Reproduce exactly the lines below from the one containing "RW'(1) : cur_row);" through the one containing "case (state)", including both, and nothing else.

=== Section Start ===

--- src/rtl/conv_frame_sequencer.sv ---
// conv_frame_sequencer: one-stage register slice in front of the 5x5 convolution
// datapath. It tracks raster position, tags each output beat with frame-start,
// frame-end and window-valid flags, and switches the active kernel only on
// frame boundaries.
// Optional feature: define CONV_FRAME_COUNT_EN to build the completed-frame
// counter; without it frame_count is tied to zero.
//
// Handshake: a beat moves on x when x_valid && x_ready, and on y when
// y_valid && y_ready. x_ready mirrors y_ready combinationally, so the slice
// adds no backpressure of its own. While y_ready is low, y and every sideband
// output hold their values; valid never drops while a beat waits on y.
module conv_frame_sequencer #(
    parameter int W      = 30,
    parameter int WIDTH  = 320,
    parameter int HEIGHT = 240,
    parameter int K      = 5,
    parameter int NKERN  = 4
) (
    input  logic                      clk,
    input  logic                      reset,
    input  logic [W-1:0]              x_data,
    input  logic                      x_valid,
    output logic                      x_ready,
    output logic [W-1:0]              y_data,
    output logic                      y_valid,
    input  logic                      y_ready,
    input  logic                      kern_req,
    input  logic [$clog2(NKERN)-1:0]  kern_sel_req,
    output logic [$clog2(NKERN)-1:0]  kern_sel,
    output logic                      kern_ack,
    output logic [$clog2(WIDTH)-1:0]  col,
    output logic [$clog2(HEIGHT)-1:0] row,
    output logic                      sof,
    output logic                      eof,
    output logic                      win_valid,
    output logic [15:0]               frame_count,
    output logic [1:0]                fsm_state
);

    localparam int CW = $clog2(WIDTH);
    localparam int RW = $clog2(HEIGHT);
    localparam int SW = $clog2(NKERN);

    localparam logic [CW-1:0] COL_LAST = CW'(WIDTH - 1);
    localparam logic [RW-1:0] ROW_LAST = RW'(HEIGHT - 1);
    localparam logic [CW-1:0] COL_KM1  = CW'(K - 1);
    localparam logic [RW-1:0] ROW_KM1  = RW'(K - 1);

    typedef enum logic [1:0] {
        IDLE = 2'd0,
        FILL = 2'd1,
        RUN  = 2'd2
    } state_t;

    state_t        state;
    logic [CW-1:0] cur_col;
    logic [RW-1:0] cur_row;
    logic [CW-1:0] next_col;
    logic [RW-1:0] next_row;
    logic          xfer;
    logic          at_eol;
    logic          at_eof;
    logic          at_sof;
    logic          in_window;
    logic          pend_valid;
    logic [SW-1:0] pend_sel;

    assign x_ready   = y_ready;
    assign fsm_state = state;

    // Position decode for the pixel currently offered on x
    always_comb begin
        xfer      = x_valid && y_ready;
        at_eol    = (cur_col == COL_LAST);
        at_eof    = at_eol && (cur_row == ROW_LAST);
        at_sof    = (cur_col == '0) && (cur_row == '0);
        next_col  = at_eol ? '0 : cur_col + CW'(1);
        next_row  = at_eof ? '0 : (at_eol ? cur_row + RW'(1) : cur_row);
        in_window = (state == RUN) && (cur_row >= ROW_KM1) && (cur_col >= COL_KM1);
    end

    // Register slice, raster counters and fill/run state machine
    always_ff @(posedge clk) begin
        if (reset) begin
            state     <= IDLE;
            cur_col   <= '0;
            cur_row   <= '0;
            y_valid   <= 1'b0;
            y_data    <= '0;
            col       <= '0;
            row       <= '0;
            sof       <= 1'b0;
            eof       <= 1'b0;
            win_valid <= 1'b0;
        end else if (y_ready) begin
            y_valid <= x_valid;
            if (x_valid) begin
                y_data    <= x_data;
                col       <= cur_col;
                row       <= cur_row;
                sof       <= at_sof;
                eof       <= at_eof;
                win_valid <= in_window;
                cur_col   <= next_col;
                cur_row   <= next_row;
                case (state)
                    IDLE:    state <= (at_eol && next_row == ROW_KM1) ? RUN : FILL;
                    FILL:    if (at_eol && next_row == ROW_KM1) state <= RUN;
                    RUN:     if (at_eof) state <= FILL;
                    default: state <= IDLE;
                endcase
            end
        end
    end

    // Kernel selection: requests wait in a pending slot until the next sof transfer
    always_ff @(posedge clk) begin
        if (reset) begin
            pend_valid <= 1'b0;
            pend_sel   <= '0;
            kern_sel   <= '0;
            kern_ack   <= 1'b0;
        end else if (xfer && at_sof && (kern_req || pend_valid)) begin
            kern_sel   <= kern_req ? kern_sel_req : pend_sel;
            kern_ack   <= 1'b1;
            pend_valid <= 1'b0;
        end else begin
            if (kern_req) begin
                pend_sel   <= kern_sel_req;
                pend_valid <= 1'b1;
            end
            // Any cycle where y advances retires a previous ack pulse
            if (y_ready) begin
                kern_ack <= 1'b0;
            end
        end
    end

`ifdef CONV_FRAME_COUNT_EN
    // Completed-frame counter, steps as the eof beat loads into y
    always_ff @(posedge clk) begin
        if (reset) begin
            frame_count <= '0;
        end else if (xfer && at_eof) begin
            frame_count <= frame_count + 16'd1;
        end
    end
`else
    assign frame_count = '0;
`endif

endmodule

=== Section End ===

Written response →
        next_row  = at_eof ? '0 : (at_eol ? cur_row + RW'(1) : cur_row);
        in_window = (state == RUN) && (cur_row >= ROW_KM1) && (cur_col >= COL_KM1);
    end

    // Register slice, raster counters and fill/run state machine
    always_ff @(posedge clk) begin
        if (reset) begin
            state     <= IDLE;
            cur_col   <= '0;
            cur_row   <= '0;
            y_valid   <= 1'b0;
            y_data    <= '0;
            col       <= '0;
            row       <= '0;
            sof       <= 1'b0;
            eof       <= 1'b0;
            win_valid <= 1'b0;
        end else if (y_ready) begin
            y_valid <= x_valid;
            if (x_valid) begin
                y_data    <= x_data;
                col       <= cur_col;
                row       <= cur_row;
                sof       <= at_sof;
                eof       <= at_eof;
                win_valid <= in_window;
                cur_col   <= next_col;
                cur_row   <= next_row;
                case (state)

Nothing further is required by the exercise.